** Data under study **
━━━━━━━━━━

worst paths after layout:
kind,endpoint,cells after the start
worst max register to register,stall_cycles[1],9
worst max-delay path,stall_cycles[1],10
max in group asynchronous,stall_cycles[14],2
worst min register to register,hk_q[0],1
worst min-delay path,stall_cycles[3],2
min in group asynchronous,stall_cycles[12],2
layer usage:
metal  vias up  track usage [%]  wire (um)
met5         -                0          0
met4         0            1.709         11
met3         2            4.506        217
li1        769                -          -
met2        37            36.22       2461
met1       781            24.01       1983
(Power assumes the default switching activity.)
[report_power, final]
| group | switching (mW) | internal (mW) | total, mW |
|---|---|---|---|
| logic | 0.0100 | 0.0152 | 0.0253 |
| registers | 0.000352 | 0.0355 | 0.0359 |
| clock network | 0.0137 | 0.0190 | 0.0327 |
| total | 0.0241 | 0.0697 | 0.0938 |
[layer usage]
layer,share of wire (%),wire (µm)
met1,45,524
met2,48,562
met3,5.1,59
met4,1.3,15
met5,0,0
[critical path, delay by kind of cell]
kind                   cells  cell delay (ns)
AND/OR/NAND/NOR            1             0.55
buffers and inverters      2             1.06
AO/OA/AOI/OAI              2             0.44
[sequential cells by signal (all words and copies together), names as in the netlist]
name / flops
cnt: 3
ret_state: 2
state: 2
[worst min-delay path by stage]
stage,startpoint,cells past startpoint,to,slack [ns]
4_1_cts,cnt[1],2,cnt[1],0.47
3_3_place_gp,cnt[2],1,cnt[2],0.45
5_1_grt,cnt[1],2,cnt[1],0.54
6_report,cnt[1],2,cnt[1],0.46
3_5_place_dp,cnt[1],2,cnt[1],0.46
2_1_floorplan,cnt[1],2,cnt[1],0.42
**config.mk**
```make
export PLATFORM = sky130hd
export DESIGN_NAME = muldiv_unit_flat
export DESIGN_NICKNAME = d
export VERILOG_FILES = /design/src/rtl/muldiv_unit_if.sv /design/src/rtl/muldiv_unit.sv /design/src/flat_wrapper.sv
export SDC_FILE = /design/constraint.sdc
export NUM_CORES = 1
export LEC_CHECK = 0
export ABC_CLOCK_PERIOD_IN_PS = 3700
export CAP_MARGIN = 30
export CORE_MARGIN = 3
export CORE_UTILIZATION = 40
export CTS_CLUSTER_SIZE = 40
export DETAILED_ROUTE_END_ITERATION = 16
export PLACE_DENSITY = 0.6
export SKIP_LAST_GASP = 1
export SYNTH_ARGS = -nofsm -noshare
export SYNTH_HDL_FRONTEND = slang
export SYNTH_SLANG_ARGS = --single-unit
```
**constraint.sdc**
```tcl
create_clock -name clk -period 3.7 [get_ports clk]
set_clock_uncertainty 0.2 [all_clocks]
set_input_delay 0.925 -clock clk [delete_from_list [all_inputs] [get_ports clk]]
set_output_delay 0.925 -clock clk [all_outputs]
set_load 0.05 [all_outputs]
```
===== src/rtl/rr_arbiter_4x2_pkg.sv =====
// Shared types, constants and reference helpers for the 4-way round-robin arbiter.
package arb_pkg;

    // Requester count is fixed at 4; the index width follows from it.
    localparam int unsigned N_REQ = 4;
    localparam int unsigned IDX_W = 2;

    typedef enum logic {
        IDLE,
        GRANT
    } state_t;

    // Returns {valid, idx}: first set request bit searching ptr, ptr+1, ... (mod N_REQ).
    function automatic logic [IDX_W:0] rr_pick(input logic [N_REQ-1:0] req,
                                               input logic [IDX_W-1:0] ptr);
        logic [IDX_W:0]   res;
        logic [IDX_W-1:0] j;
        res = '0;
        for (int unsigned i = 0; i < N_REQ; i++) begin
            j = ptr + IDX_W'(i);
            if (!res[IDX_W] && req[j]) begin
                res = {1'b1, j};
            end
        end
        return res;
    endfunction

    // Binary index of a one-hot (or zero) vector; zero maps to index 0.
    function automatic logic [IDX_W-1:0] onehot_to_idx(input logic [N_REQ-1:0] oh);
        logic [IDX_W-1:0] idx;
        idx = '0;
        for (int unsigned i = 0; i < N_REQ; i++) begin
            if (oh[i]) begin
                idx = idx | IDX_W'(i);
            end
        end
        return idx;
    endfunction

endpackage


===== src/rtl/rr_arbiter_4x2_if.sv =====
// Request/grant bundle between the requesting agents and the arbiter.
interface rr_arbiter_4x2_if;

    logic [arb_pkg::N_REQ-1:0] req;
    logic [arb_pkg::N_REQ-1:0] done;
    logic [arb_pkg::N_REQ-1:0] gnt;
    logic [arb_pkg::IDX_W-1:0] gnt_idx;
    logic                      gnt_valid;
    logic                      timeout;

    // Requester side drives requests and release strobes.
    modport master (
        output req, done,
        input  gnt, gnt_idx, gnt_valid, timeout
    );

    // Arbiter side consumes requests and drives the registered grant.
    modport slave (
        input  req, done,
        output gnt, gnt_idx, gnt_valid, timeout
    );

endinterface


===== src/rtl/rr_arbiter_4x2_pick.sv =====
// Combinational round-robin selector: rotate by ptr, priority-encode, un-rotate.
module rr_pick_4
    import arb_pkg::*;
(
    input  logic [N_REQ-1:0] req,
    input  logic [IDX_W-1:0] ptr,
    output logic             valid,
    output logic [IDX_W-1:0] idx
);

    logic [2*N_REQ-1:0] dbl;
    logic [N_REQ-1:0]   rot;
    logic [IDX_W-1:0]   off;

    // rot[i] is req[(ptr+i) mod 4], so the lowest set bit is the round-robin winner.
    always_comb begin
        dbl   = {req, req};
        rot   = dbl[ptr +: N_REQ];
        valid = |rot;
        casez (rot)
            4'b???1: off = 2'd0;
            4'b??10: off = 2'd1;
            4'b?100: off = 2'd2;
            4'b1000: off = 2'd3;
            default: off = 2'd0;
        endcase
        idx = ptr + off;
    end

endmodule


===== src/rtl/rr_arbiter_4x2.sv =====
// Round-robin arbiter for 4 requesters with registered one-hot/indexed grant
// and a hold-timeout guard that forces release after MAX_HOLD cycles.
module rr_arbiter_4x2
    import arb_pkg::*;
#(
    parameter int unsigned MAX_HOLD = 16,  // 0 disables the timeout
    parameter int unsigned CNT_W    = 5    // 2**CNT_W must exceed MAX_HOLD
) (
    input  logic             clk,
    input  logic             rst_n,
    rr_arbiter_4x2_if.slave  bus
);

    localparam logic             HOLD_EN  = (MAX_HOLD != 0);
    localparam logic [CNT_W-1:0] HOLD_LIM = CNT_W'(MAX_HOLD);
    localparam logic [CNT_W-1:0] CNT_SAT  = HOLD_EN ? HOLD_LIM : '1;

    state_t           state_q, state_d;
    logic [IDX_W-1:0] ptr_q, ptr_d;
    logic [CNT_W-1:0] cnt_q, cnt_d;
    logic [N_REQ-1:0] gnt_q, gnt_d;
    logic [IDX_W-1:0] gnt_idx_q, gnt_idx_d;
    logic             gnt_valid_q, gnt_valid_d;
    logic             timeout_q, timeout_d;

    logic             own_done;
    logic             own_req;
    logic             hold_hit;
    logic             rel;
    logic [N_REQ-1:0] pick_req;
    logic [IDX_W-1:0] pick_ptr;
    logic             pick_valid;
    logic [IDX_W-1:0] pick_idx;
    logic [IDX_W:0]   pick_ref;

    // Release detection and selector inputs: in GRANT the search starts past the
    // owner, and the owner is masked when it released by done or by timeout.
    always_comb begin
        own_done = bus.done[gnt_idx_q];
        own_req  = bus.req[gnt_idx_q];
        hold_hit = HOLD_EN && (cnt_q == HOLD_LIM);
        rel      = (state_q == GRANT) && (own_done || !own_req || hold_hit);
        pick_req = bus.req;
        pick_ptr = ptr_q;
        if (state_q == GRANT) begin
            pick_ptr = gnt_idx_q + IDX_W'(1);
            if (own_done || hold_hit) begin
                pick_req = bus.req & ~gnt_q;
            end
        end
    end

    rr_pick_4 u_pick (
        .req   (pick_req),
        .ptr   (pick_ptr),
        .valid (pick_valid),
        .idx   (pick_idx)
    );

    // Next-state: IDLE grants the winner; GRANT either keeps counting or
    // releases and hands over in the same edge (no idle bubble).
    // timeout flags only a release caused solely by the hold limit.
    always_comb begin
        state_d     = state_q;
        ptr_d       = ptr_q;
        cnt_d       = cnt_q;
        gnt_d       = gnt_q;
        gnt_idx_d   = gnt_idx_q;
        gnt_valid_d = gnt_valid_q;
        timeout_d   = 1'b0;
        case (state_q)
            IDLE: begin
                if (pick_valid) begin
                    state_d     = GRANT;
                    gnt_d       = N_REQ'(1) << pick_idx;
                    gnt_idx_d   = pick_idx;
                    gnt_valid_d = 1'b1;
                    cnt_d       = CNT_W'(1);
                end
            end
            GRANT: begin
                if (rel) begin
                    ptr_d     = gnt_idx_q + IDX_W'(1);
                    timeout_d = hold_hit && !own_done && own_req;
                    if (pick_valid) begin
                        gnt_d       = N_REQ'(1) << pick_idx;
                        gnt_idx_d   = pick_idx;
                        gnt_valid_d = 1'b1;
                        cnt_d       = CNT_W'(1);
                    end else begin
                        state_d     = IDLE;
                        gnt_d       = '0;
                        gnt_idx_d   = '0;
                        gnt_valid_d = 1'b0;
                    end
                end else if (cnt_q != CNT_SAT) begin
                    cnt_d = cnt_q + CNT_W'(1);
                end
            end
            default: begin
                state_d     = IDLE;
                gnt_d       = '0;
                gnt_idx_d   = '0;
                gnt_valid_d = 1'b0;
            end
        endcase
    end

    // State, pointer, counter and output registers with asynchronous clear.
    always_ff @(posedge clk or negedge rst_n) begin
        if (!rst_n) begin
            state_q     <= IDLE;
            ptr_q       <= '0;
            cnt_q       <= '0;
            gnt_q       <= '0;
            gnt_idx_q   <= '0;
            gnt_valid_q <= 1'b0;
            timeout_q   <= 1'b0;
        end else begin
            state_q     <= state_d;
            ptr_q       <= ptr_d;
            cnt_q       <= cnt_d;
            gnt_q       <= gnt_d;
            gnt_idx_q   <= gnt_idx_d;
            gnt_valid_q <= gnt_valid_d;
            timeout_q   <= timeout_d;
        end
    end

    assign bus.gnt       = gnt_q;
    assign bus.gnt_idx   = gnt_idx_q;
    assign bus.gnt_valid = gnt_valid_q;
    assign bus.timeout   = timeout_q;

    assign pick_ref = rr_pick(pick_req, pick_ptr);

    a_onehot: assert property (@(posedge clk) disable iff (!rst_n) $onehot0(gnt_q))
        else $error("grant not one-hot");
    a_idx: assert property (@(posedge clk) disable iff (!rst_n) gnt_idx_q == onehot_to_idx(gnt_q))
        else $error("grant index does not encode grant");
    a_valid: assert property (@(posedge clk) disable iff (!rst_n) gnt_valid_q == (|gnt_q))
        else $error("grant valid does not match grant");
    a_pick: assert property (@(posedge clk) disable iff (!rst_n)
                             (pick_valid == pick_ref[IDX_W]) &&
                             (!pick_valid || pick_idx == pick_ref[IDX_W-1:0]))
        else $error("selector disagrees with rr_pick");

endmodule


===== src/flat_wrapper.sv =====
// flat-port wrapper written by rule: the top's interface ports become plain ports
module rr_arbiter_4x2_flat import arb_pkg::*;
#(
    parameter int unsigned MAX_HOLD = 16,                           
    parameter int unsigned CNT_W    = 5                                    
)
  (clk, rst_n, bus_req, bus_done, bus_gnt, bus_gnt_idx, bus_gnt_valid, bus_timeout);
  rr_arbiter_4x2_if bus_i ();
  input  logic clk;
  input  logic rst_n;
  input wire logic [$bits(bus_i.req)-1:0] bus_req;
  input wire logic [$bits(bus_i.done)-1:0] bus_done;
  output wire logic [$bits(bus_i.gnt)-1:0] bus_gnt;
  output wire logic [$bits(bus_i.gnt_idx)-1:0] bus_gnt_idx;
  output wire logic [$bits(bus_i.gnt_valid)-1:0] bus_gnt_valid;
  output wire logic [$bits(bus_i.timeout)-1:0] bus_timeout;
  assign bus_i.req = bus_req;
  assign bus_i.done = bus_done;
  assign bus_gnt = bus_i.gnt;
  assign bus_gnt_idx = bus_i.gnt_idx;
  assign bus_gnt_valid = bus_i.gnt_valid;
  assign bus_timeout = bus_i.timeout;
  rr_arbiter_4x2 #(.MAX_HOLD(MAX_HOLD), .CNT_W(CNT_W)) u_core (.clk(clk), .rst_n(rst_n), .bus(bus_i));
endmodule

===== config.mk =====
export PLATFORM = sky130hd
export DESIGN_NAME = rr_arbiter_4x2_flat
export DESIGN_NICKNAME = d
export VERILOG_FILES = /design/src/rtl/rr_arbiter_4x2_pkg.sv /design/src/rtl/rr_arbiter_4x2_if.sv /design/src/rtl/rr_arbiter_4x2_pick.sv /design/src/rtl/rr_arbiter_4x2.sv /design/src/flat_wrapper.sv
export SDC_FILE = /design/constraint.sdc
export NUM_CORES = 1
export LEC_CHECK = 0
export BUFFER_PORTS_ARGS = -buffer_cell sky130_fd_sc_hd__buf_2
export CORE_ASPECT_RATIO = 0.9
export CORE_UTILIZATION = 51
export DETAILED_ROUTE_END_ITERATION = 7
export PLACE_DENSITY_LB_ADDON = 0.12
export SYNTH_ARGS = -nofsm -noshare
export SYNTH_HDL_FRONTEND = slang
export SYNTH_SLANG_ARGS = --single-unit

===== constraint.sdc =====
create_clock -name clk -period 2.7 [get_ports clk]
set_input_delay 0.27 -clock clk [delete_from_list [all_inputs] [get_ports clk]]
set_output_delay 0.27 -clock clk [all_outputs]
set_load 0.02 [all_outputs]

# ---- Word-level counts from Yosys, hierarchy flattened
# Index checks and enable logic that the tools add are counted.
# W data, S select, Z words.
dict set report totals {
  elab_cells 63
  reg_bits 16
  out_inout_bits 8
  in_bits 10
}
dict set report op_classes {
  reduce_logical 11
  n_bitwise 3
  eq_ne 8
  n_addsub 3
  muxes 28
  shifts 2
  magnitude_cmp 1
}
# operator n
set ops {}
lappend ops {{$mux W4} 5}
lappend ops {{$mux W5} 3}
lappend ops {{$pmux W5 S2} 1}
lappend ops {{$mux W1} 8}
lappend ops {{$mux W2} 4}
lappend ops {{$pmux W4 S2} 1}
lappend ops {{$shiftx A8 B3 Y4} 1}
lappend ops {{$pmux W2 S3} 1}
lappend ops {{$add A5 B1 Y5 const B} 1}
lappend ops {{$eq A5 B5 Y1 const B} 1}
lappend ops {{$ne A5 B5 Y1 const B} 1}
lappend ops {{$and A4 B4 Y4} 1}
lappend ops {{$bmux W1 S2} 2}
lappend ops {{$eq A4 B4 Y1 const B} 1}
lappend ops {{$not A4 Y4} 1}
lappend ops {{$pmux W1 S2} 2}
lappend ops {{$pmux W2 S2} 1}
lappend ops {{$reduce_and A2 Y1} 2}
lappend ops {{$reduce_or A4 Y1} 1}
lappend ops {{$shl A1 B2 Y4 const A} 1}
lappend ops {{$eq A3 B3 Y1 const B} 1}
lappend ops {{$logic_and A1 B1 Y1} 3}
lappend ops {{$logic_or A1 B1 Y1} 3}
lappend ops {{$lt A2 B3 Y1 const B} 1}
lappend ops {{other kinds (8)} 9}

# ---- Longest topological paths before layout
# Gate-level depths: netlist (run 1).
dict set report depth {
  word_depth 13
  ltp_mapped 14
  depth_no_buf 13
}

# ---- Hierarchy
# Synthesis (run 1) repeated with hierarchy kept, for this count alone.
dict set report hier_totals {
  hier_cells 122
  area_unflattened_um2 1159.9
}
# mod seq_area_each_um2 cells_per_inst area_per_inst_um2 instances
set modules_own_cells {}
lappend modules_own_cells {rr_arbiter_4x2 400.4 97 974.7 1}
lappend modules_own_cells {rr_pick_4 0.0 25 185.2 1}

# ---- Worst setup path after synthesis (run 1)
# No wires, ideal clock.
dict set report synth_timing {
  path_type {reg-to-reg}
  startpoint {register u_core.gnt_idx_q[0] (netlist: u_core.bus.gnt_idx[0])}
  endpoint {register u_core.gnt_q[1] (netlist: u_core.bus.gnt[1])}
  slack_ns -0.209
  setup_time_ns 0.128
  t_arrival_ns 2.781
  n_path_buf 2
  stages_incl_launch_ff 13
  synth_period_minus_slack_ns 2.909
  required_time_ns 2.572
  cell_sequence {dfrtp_1 > buf_6 > mux4_2 > buf_6 > o31ai_4 > o22ai_1 > a221oi_1 > a21oi_1 > ha_1 > xnor2_1 > nor3_1 > o21ai_0 > nand3_1}
}
dict set report synth_between {
  elab_chain_cells 13
  word_cells_on_any_way 28
  classes_between {2 x add/sub; 5 x eq/ne; 2 x shift; 12 x mux; 7 x reduce/logical}
}
# element line
set synth_rtl {}
lappend synth_rtl {{start, declared} rr_arbiter_4x2.sv:22} ;# logic [IDX_W-1:0] gnt_idx_q, gnt_idx_d;
lappend synth_rtl {{start signal, assigned} rr_arbiter_4x2.sv:124} ;# gnt_idx_q <= gnt_idx_d;
lappend synth_rtl {{$bmux W1 S2} rr_arbiter_4x2.sv:39} ;# own_done = bus.done[gnt_idx_q];
lappend synth_rtl {{$mux W1 (implied by the code)} rr_arbiter_4x2.sv:39}
lappend synth_rtl {{$logic_or A1 B1 Y1} rr_arbiter_4x2.sv:47} ;# if (own_done || hold_hit) begin
lappend synth_rtl {{$mux W4} rr_arbiter_4x2.sv:47}
lappend synth_rtl {{$mux W4} rr_arbiter_4x2.sv:45} ;# if (state_q == GRANT) begin
lappend synth_rtl {{$shiftx A8 B3 Y4} rr_arbiter_4x2_pick.sv:18} ;# rot = dbl[ptr +: N_REQ];
lappend synth_rtl {{$eq A4 B4 Y1 (tied with other cells)} rr_arbiter_4x2_pick.sv:20} ;# casez (rot)
lappend synth_rtl {{$pmux W2 S3} rr_arbiter_4x2_pick.sv:20}
lappend synth_rtl {{$add A2 B2 Y2} rr_arbiter_4x2_pick.sv:27} ;# idx = ptr + off;
lappend synth_rtl {{$shl A1 B2 Y4} {rr_arbiter_4x2.sv:75, rr_arbiter_4x2.sv:86}}
lappend synth_rtl {{$mux W4} rr_arbiter_4x2.sv:85} ;# if (pick_valid) begin
lappend synth_rtl {{$mux W4} rr_arbiter_4x2.sv:82} ;# if (rel) begin
lappend synth_rtl {{$pmux W4 S2} rr_arbiter_4x2.sv:71} ;# case (state_q)
lappend synth_rtl {{end signal, assigned} rr_arbiter_4x2.sv:123} ;# gnt_q <= gnt_d;
lappend synth_rtl {{end, declared} rr_arbiter_4x2.sv:21} ;# logic [N_REQ-1:0] gnt_q, gnt_d;
# Several ways; a longest one is shown, not always the timed one. The select of a mux whose other input is x is not followed.
# A chain may end at the register's enable or synchronous reset.

# ---- Worst setup path after layout (run 1)
dict set report layout_timing {
  startpoint {register u_core.gnt_idx_q[0] (netlist: u_core.bus.gnt_idx[0])}
  endpoint {register u_core.gnt_q[3] (netlist: u_core.bus.gnt[3])}
}
# Same word-level chain as after synthesis.

==> impl_results.md, run 1 <==
- Final Hold Vio Count: 0
- Deepest clock path buffer count: 2
- Std cell rows: 16
- CP Capture Type: register
- Post-route insts no fill: 189
- Worst-Skew Late Latency: 0.28 ns
- Crit path buffers/inverters: 1
- Initial DRC Count: 67
- Place WS: 0.00648 ns
- Async set-or-reset flop fraction in the synthesized netlist: 100%
- Reg2reg setup slack: 0.06 ns
- Finish-stage setup viols: 0
- Starting Density: 55.3%
- Port Buffers: 17
- Crit path cell chain: mux4_2 > buf_6 > o31a_1 > o22ai_1 > a21oi_1 > a21oi_2 > ha_4 > xnor2_4 > nor3_2 > o21ai_1 > nand3_1
- Syn Area/Cell: 9.76 um2
- Initial antenna violation count: 0
- Die Y-Extent: 48.6 um
- Final GP Congestion: 0.894
- Kind of critical path: register to register
- Startpoint Class: register
- Core ar.: 2220 um2
- P per Cell Area: 1440 nW/um2
- Reg2reg start: u_core.bus.gnt_idx[0]
- Minimum clock period: 2.64 ns
- # IOs: 18
- Placed wire-length estimate: 2310 um
- Root Driver: clkbuf_4
- DRC violations left: 0
- CTS tree: built
- Fin area: 1650 um2
- Mapped Area: 1230 um2
- Status: complete, no violations
- Relative slew slack: 69.5%
- Seq/Total Area, Yosys: 32.6%
- Vias: 1,155
- TritonCTS Buffers: 3
- CP max stage cell: mux4_2
- Area growth from synthesis to layout: 34.0%
- Routed vias/inst: 6.11
- Max Transition Viols Final: 0
- Post-route setup slack: 0.0583 ns
- Top FF cell, synth: dfrtp_1
- Syn_nets: 139
- Crit-path max FO: 7
- FF-to-FF End: u_core.bus.gnt[3]
- WL final: 3170 um
- Layout cells sized above 1: 46.3%
- Largest net degree at the start of global routing: 17
- # placed instances: 172
- Die Width: 53.8 um
- Post-route ant nets: 0
- Synth cell types: 39
- Antenna Cells: 0
- Number of fill cells: 157
- Slew @ Worst Pin: 0.445 ns
- Worst r2r path cells: 11
- Yosys warnings: 0
- Setup TNS: 0 ns
- Crit path DAT: 2.80 ns
- Worst VDD drop: 1330 uV
- Clk pin slew, worst setup/hold paths: 0.10 ns
- GRT Overall Usage: 25.7%
- Final Util: 74.2%
- RSZ-0062 raised after global routing: yes
- Fmax: 379 MHz
- WP data required: 2.86 ns
- Max Cap Viol: 0
- TritonRoute pass-1 iters: 4
- Slowest stage delay, CP: 0.63 ns
- Placed Instance Area: 1410 um2
- Post-DR wirelength/cell: 16.8 um
- Final net count: 176
- CP startpoint: u_core.bus.gnt_idx[0]
- First-pass GRT wire length: 4890 um
- Final Skew: 0.00921 ns
- GR Overflow Total: 0
- CTS sink count: 16
- Htree depth: 1
- Leak: 0.719 nW
- Final period utilization: 97.8%
- Vias in the first global route: 1,049
- Die area: 2610 um2
- Post-synth EDFFs: 0
- Top Family by Delay on Critical Path: compound AO/OA/AOI/OAI gates
- Register bit total from synthesis: 16
- Mapped Cells: 126
- Hold Crit Class: input pin to asynchronous set/reset pin
where the power goes:
group          switching [mW]  internal (mW)  total [mW]
registers              0.0600          0.326       0.386
logic                   0.981          0.850        1.83
clock network          0.0780         0.0819       0.160
state kept, by name, summed over array words and instances (netlist names):
name / count
u_core.ptr_q: 2
u_core.bus.gnt: 4
u_core.cnt_q: 5
u_core.state_q: 1
u_core.bus.gnt_valid: 1
u_core.bus.gnt_idx: 2
u_core.bus.timeout: 1
metal layers:
layer | vias to the layer above | part of all wire (%) | GRT usage (%)
met4 | 0 | 0.44 | 4.39
met3 | 2 | 6.5 | 3.77
met5 | - | 0 | 0
met2 | 43 | 48 | 38.9
met1 | 556 | 45 | 38.5
li1 | 554 | - | -
logic make-up after synthesis:
group / count (synthesis) / synth area share (%)
flip-flops: 16 / 32.6
XOR/XNOR: 4 / 2.85
AND/OR/NAND/NOR: 40 / 17.6
buffers and inverters: 15 / 6.31
multiplexers: 5 / 6.61
adder cells (fa/ha/maj): 3 / 3.05
AO/OA/AOI/OAI: 43 / 31.0
final cells by class:
type,count,area [um2],area share [%]
Clock buffer,4,36.3,2.20
Inverter,9,36.3,2.20
Multi-Input combinational cell,95,871,52.8
Sequential cell,16,402,24.4
Tap cell,27,33.8,2.05
Timing Repair Buffer,38,269,16.3
worst max path at each step:
stage,end,cells past startpoint
finish,u_core.bus.gnt[3],11
global route,u_core.bus.gnt[3],11
CTS,u_core.bus.gnt[3],11
detailed placement,u_core.bus.gnt[3],13
global placement,u_core.bus.gnt[3],11
floorplan,u_core.bus.gnt[1],12
timing repair:
action / CTS / global route
resized for setup: 0 / 19
pin swaps: 1 / 15
endpoints found under the hold margin: 16 / 0
setup endpoints to repair: 3 / 6
buffers inserted: 3 / 9
hold buffers: 1 / 0
cells in the mapped netlist (4+ instances only):
cell	number	area, um2
dfrtp_1	16	400
nand3_1	15	75.1
o21ai_0	10	50.1
inv_1	9	33.8
a21bo_2	5	50.1
nand2_1	5	18.8
nor2_1	5	18.8
nor3_1	5	25.0
a21oi_1	4	20.0
o2111ai_1	4	35.0
o31a_1	4	35.0
o31ai_4	4	85.1
cells in the final DEF (no fill, tap or decap), drive strengths merged, types with 3 or more instances in the layout:
master / instances
nand2: 5
o31a: 4
nor2: 5
a21o: 3
clkbuf: 4
nand3: 15
ha: 3
o31ai: 6
o21ai: 10
a21oi: 7
o2111ai: 4
inv: 9
a21bo: 5
dfrtp: 16
nor3: 6
buf: 37
stage by stage:
stage,hold WS (ns),power [mW]
2_1_floorplan,-0.0256,1.48
3_3_place_gp,0.197,1.73
3_5_place_dp,0.203,1.78
4_1_cts,0.429,1.94
5_1_grt,0.470,2.55
6_report,0.416,2.38
No activity file was read; power rests on OpenSTA's default activity.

━━━━━━━━━━

** Task goal **
Would you quote everything above from the line containing "function automatic logic [IDX_W:0]" down to the line containing "if (!res[IDX_W] && req[j]) begin"? Include both of those lines and nothing else.

** Task result **
    function automatic logic [IDX_W:0] rr_pick(input logic [N_REQ-1:0] req,
                                               input logic [IDX_W-1:0] ptr);
        logic [IDX_W:0]   res;
        logic [IDX_W-1:0] j;
        res = '0;
        for (int unsigned i = 0; i < N_REQ; i++) begin
            j = ptr + IDX_W'(i);
            if (!res[IDX_W] && req[j]) begin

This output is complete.